#### Description of the task
Look below for the line containing "- largest cell class unchanged"; from there through the line containing "- highest routed layer unchanged", both lines included, please set down each line exactly and nothing else.
START Source material
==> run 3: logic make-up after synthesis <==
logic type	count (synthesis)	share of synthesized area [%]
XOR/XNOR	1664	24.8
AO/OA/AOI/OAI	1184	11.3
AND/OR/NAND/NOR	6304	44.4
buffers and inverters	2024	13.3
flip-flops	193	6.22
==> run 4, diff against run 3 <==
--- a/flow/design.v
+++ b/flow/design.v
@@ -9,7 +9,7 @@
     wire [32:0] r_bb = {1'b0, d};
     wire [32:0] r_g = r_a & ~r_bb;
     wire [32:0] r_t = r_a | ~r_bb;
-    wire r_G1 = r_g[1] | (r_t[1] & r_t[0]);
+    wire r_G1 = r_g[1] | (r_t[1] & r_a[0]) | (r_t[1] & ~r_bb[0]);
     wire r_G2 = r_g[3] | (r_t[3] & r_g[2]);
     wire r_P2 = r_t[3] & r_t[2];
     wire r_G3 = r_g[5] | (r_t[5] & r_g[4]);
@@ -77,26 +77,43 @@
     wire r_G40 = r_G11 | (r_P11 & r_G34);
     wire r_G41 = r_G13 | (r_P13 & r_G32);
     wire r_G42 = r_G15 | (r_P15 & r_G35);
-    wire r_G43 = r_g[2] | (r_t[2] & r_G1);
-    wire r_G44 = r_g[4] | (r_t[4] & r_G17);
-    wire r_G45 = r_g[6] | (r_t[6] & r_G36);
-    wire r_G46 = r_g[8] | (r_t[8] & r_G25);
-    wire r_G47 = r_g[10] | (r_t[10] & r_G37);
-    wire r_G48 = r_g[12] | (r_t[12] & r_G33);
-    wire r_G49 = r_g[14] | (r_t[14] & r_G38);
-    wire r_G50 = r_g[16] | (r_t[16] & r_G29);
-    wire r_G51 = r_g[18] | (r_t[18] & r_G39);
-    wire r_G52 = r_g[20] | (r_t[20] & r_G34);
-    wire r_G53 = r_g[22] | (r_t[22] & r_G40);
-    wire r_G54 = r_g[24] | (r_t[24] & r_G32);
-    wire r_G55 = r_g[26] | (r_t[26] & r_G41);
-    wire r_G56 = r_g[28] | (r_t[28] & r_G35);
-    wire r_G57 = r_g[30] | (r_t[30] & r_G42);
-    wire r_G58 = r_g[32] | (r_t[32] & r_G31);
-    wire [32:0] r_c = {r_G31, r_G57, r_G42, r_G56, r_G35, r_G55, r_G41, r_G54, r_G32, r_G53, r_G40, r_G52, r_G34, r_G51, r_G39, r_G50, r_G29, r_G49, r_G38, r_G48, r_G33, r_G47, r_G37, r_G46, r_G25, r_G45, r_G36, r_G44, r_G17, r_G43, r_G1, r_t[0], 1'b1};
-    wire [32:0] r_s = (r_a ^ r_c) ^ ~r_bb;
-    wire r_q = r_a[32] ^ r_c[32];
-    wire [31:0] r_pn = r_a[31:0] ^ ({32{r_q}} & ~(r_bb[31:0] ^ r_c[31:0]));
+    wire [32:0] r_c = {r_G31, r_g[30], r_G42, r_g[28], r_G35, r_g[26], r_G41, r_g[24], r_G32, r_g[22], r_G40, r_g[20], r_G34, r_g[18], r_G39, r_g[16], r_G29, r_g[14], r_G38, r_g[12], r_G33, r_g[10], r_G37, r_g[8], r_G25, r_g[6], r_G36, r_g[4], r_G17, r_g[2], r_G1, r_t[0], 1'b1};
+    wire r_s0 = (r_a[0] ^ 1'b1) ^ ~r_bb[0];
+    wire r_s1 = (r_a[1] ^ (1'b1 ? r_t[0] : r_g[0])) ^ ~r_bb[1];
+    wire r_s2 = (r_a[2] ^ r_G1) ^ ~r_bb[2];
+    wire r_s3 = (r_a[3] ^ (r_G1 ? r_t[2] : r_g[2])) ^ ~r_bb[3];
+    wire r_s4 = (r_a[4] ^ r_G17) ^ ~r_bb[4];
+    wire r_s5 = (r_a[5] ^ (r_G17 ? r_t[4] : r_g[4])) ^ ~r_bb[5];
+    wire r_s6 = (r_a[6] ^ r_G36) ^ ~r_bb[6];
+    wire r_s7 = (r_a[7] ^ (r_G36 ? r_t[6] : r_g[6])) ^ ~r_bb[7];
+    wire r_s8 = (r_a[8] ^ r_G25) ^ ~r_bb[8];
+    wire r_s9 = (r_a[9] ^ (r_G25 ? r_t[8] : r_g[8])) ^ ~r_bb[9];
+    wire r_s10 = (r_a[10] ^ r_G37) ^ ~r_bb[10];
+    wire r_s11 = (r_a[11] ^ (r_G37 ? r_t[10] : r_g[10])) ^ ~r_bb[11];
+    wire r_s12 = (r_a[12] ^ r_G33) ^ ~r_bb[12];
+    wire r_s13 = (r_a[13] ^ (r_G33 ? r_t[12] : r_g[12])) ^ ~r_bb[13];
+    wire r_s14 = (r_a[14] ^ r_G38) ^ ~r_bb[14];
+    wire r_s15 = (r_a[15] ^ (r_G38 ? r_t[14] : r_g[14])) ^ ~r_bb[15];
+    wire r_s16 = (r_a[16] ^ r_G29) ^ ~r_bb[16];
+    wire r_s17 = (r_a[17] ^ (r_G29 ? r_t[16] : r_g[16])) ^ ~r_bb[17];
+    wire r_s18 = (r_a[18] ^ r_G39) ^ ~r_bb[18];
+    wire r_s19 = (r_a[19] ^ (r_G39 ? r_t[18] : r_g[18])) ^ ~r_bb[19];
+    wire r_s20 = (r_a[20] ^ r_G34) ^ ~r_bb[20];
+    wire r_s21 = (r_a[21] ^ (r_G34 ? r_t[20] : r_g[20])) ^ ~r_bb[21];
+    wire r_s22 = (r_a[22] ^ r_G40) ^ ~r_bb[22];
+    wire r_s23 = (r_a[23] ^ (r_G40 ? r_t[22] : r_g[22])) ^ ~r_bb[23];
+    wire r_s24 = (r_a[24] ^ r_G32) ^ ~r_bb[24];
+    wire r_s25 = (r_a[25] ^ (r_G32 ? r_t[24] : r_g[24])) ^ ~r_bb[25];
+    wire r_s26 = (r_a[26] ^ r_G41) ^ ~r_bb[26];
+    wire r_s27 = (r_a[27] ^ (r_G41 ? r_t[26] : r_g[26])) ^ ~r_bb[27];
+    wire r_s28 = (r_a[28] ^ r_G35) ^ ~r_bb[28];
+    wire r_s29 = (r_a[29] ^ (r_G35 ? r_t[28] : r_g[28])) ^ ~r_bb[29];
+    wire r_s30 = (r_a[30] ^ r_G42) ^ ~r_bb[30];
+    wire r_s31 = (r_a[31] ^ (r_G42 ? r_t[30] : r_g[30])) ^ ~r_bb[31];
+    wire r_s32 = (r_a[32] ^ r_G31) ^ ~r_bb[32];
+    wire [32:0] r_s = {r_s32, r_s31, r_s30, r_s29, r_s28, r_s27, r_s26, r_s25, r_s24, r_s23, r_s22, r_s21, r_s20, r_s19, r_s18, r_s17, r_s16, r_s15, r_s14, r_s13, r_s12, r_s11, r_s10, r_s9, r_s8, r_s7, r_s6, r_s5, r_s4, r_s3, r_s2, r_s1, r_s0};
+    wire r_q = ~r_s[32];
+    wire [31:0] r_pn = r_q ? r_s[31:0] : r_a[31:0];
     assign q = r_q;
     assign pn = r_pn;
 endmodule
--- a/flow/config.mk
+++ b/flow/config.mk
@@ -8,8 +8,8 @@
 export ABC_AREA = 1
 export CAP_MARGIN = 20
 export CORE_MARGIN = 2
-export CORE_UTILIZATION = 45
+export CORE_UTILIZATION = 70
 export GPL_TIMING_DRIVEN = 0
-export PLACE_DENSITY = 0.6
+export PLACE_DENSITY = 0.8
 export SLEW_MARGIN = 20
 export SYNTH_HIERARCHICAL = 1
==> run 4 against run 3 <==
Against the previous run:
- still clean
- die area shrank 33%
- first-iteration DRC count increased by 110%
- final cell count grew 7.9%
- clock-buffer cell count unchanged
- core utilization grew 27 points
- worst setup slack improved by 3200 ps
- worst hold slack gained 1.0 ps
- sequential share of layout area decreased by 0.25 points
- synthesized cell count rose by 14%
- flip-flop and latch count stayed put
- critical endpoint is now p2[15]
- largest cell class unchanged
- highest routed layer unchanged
END Source material
START Source material
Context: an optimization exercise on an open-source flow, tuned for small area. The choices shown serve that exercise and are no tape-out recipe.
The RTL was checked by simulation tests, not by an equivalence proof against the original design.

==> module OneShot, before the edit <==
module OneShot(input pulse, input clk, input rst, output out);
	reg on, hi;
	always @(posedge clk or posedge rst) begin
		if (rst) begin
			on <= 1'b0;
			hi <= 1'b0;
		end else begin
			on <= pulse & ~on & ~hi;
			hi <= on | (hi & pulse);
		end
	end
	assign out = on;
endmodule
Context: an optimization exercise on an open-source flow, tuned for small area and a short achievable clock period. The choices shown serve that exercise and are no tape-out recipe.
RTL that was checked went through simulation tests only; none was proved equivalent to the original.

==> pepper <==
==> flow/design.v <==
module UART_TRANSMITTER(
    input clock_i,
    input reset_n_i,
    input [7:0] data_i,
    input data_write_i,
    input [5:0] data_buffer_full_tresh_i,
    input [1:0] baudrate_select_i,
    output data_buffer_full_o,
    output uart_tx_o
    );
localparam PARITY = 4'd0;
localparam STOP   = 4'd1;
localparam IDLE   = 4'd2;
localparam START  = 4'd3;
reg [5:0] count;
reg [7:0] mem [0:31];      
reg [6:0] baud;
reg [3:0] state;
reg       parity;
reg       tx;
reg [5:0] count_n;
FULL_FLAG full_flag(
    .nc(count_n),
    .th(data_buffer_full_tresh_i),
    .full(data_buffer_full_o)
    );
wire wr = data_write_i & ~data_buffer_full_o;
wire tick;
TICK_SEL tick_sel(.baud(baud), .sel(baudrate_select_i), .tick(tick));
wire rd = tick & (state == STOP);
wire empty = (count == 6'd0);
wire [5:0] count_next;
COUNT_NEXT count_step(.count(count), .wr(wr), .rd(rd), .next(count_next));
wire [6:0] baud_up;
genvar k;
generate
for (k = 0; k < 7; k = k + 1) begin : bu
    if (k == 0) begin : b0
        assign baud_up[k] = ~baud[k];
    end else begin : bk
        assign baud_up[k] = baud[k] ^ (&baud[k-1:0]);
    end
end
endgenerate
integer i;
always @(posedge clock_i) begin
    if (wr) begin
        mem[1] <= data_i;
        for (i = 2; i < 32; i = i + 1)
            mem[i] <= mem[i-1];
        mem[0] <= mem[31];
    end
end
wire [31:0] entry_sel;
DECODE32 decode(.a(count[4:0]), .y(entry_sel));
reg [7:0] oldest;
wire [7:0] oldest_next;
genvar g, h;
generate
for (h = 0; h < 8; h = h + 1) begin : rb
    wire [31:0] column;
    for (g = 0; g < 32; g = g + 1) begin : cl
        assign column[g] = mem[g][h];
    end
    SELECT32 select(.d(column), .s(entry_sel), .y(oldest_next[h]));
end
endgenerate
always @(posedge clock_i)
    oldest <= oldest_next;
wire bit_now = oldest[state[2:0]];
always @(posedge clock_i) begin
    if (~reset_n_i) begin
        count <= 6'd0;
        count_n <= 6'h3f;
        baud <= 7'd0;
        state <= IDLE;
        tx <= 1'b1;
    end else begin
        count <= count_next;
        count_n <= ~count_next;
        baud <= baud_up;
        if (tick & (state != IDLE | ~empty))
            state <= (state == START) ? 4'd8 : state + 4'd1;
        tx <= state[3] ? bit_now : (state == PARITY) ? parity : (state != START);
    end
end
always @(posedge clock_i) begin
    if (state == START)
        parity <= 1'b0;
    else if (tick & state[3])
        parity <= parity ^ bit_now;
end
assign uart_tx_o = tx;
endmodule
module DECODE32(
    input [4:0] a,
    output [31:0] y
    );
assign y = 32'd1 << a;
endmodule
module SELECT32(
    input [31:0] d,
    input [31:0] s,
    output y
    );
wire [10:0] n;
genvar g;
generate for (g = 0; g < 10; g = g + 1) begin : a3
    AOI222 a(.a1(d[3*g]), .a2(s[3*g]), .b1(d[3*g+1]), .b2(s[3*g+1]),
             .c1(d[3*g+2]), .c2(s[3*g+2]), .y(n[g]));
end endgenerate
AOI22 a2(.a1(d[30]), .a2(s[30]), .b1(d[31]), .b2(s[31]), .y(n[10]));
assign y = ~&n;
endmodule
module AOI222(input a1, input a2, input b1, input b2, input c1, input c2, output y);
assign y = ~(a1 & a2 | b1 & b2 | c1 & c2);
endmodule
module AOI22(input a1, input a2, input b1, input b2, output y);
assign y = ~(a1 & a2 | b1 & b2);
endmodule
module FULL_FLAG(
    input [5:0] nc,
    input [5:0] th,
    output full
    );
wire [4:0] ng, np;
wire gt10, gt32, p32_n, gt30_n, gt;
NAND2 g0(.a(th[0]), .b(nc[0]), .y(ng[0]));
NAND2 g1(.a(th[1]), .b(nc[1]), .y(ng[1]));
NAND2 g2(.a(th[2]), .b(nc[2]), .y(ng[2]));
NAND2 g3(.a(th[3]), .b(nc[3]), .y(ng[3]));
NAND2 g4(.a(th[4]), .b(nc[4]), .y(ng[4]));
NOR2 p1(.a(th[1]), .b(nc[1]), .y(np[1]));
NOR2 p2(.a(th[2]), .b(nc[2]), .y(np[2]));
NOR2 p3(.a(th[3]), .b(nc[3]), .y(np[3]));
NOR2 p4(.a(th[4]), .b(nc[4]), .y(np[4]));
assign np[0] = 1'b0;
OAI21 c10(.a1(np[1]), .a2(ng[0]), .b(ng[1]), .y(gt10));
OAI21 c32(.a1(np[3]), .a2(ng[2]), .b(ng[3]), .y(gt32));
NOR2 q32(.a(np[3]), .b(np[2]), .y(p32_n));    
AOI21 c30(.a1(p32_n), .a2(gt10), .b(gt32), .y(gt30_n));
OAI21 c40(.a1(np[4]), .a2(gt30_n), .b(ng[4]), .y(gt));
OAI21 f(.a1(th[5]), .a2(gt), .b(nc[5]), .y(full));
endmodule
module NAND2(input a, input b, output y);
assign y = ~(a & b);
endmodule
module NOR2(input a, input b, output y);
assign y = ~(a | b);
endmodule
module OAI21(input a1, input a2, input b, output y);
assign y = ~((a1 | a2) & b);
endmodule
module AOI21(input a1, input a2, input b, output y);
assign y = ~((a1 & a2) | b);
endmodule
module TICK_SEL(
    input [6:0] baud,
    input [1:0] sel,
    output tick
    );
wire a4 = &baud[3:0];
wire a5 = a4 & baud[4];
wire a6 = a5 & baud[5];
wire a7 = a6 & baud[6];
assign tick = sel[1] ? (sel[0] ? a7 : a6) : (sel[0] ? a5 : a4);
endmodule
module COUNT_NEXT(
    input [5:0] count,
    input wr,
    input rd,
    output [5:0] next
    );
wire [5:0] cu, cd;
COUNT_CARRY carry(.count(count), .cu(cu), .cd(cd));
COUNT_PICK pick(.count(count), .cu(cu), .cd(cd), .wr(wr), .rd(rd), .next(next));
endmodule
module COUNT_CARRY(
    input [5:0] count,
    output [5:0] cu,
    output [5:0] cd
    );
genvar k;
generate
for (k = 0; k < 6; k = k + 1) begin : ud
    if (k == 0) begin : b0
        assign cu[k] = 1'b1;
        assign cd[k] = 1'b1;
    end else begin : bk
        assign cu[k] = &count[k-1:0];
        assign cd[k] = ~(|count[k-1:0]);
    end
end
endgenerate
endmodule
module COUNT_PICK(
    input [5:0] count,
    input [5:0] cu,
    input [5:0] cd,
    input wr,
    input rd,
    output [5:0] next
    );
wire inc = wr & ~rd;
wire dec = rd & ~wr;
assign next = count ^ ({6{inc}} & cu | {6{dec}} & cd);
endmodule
END Source material
#### Your response
- largest cell class unchanged
- highest routed layer unchanged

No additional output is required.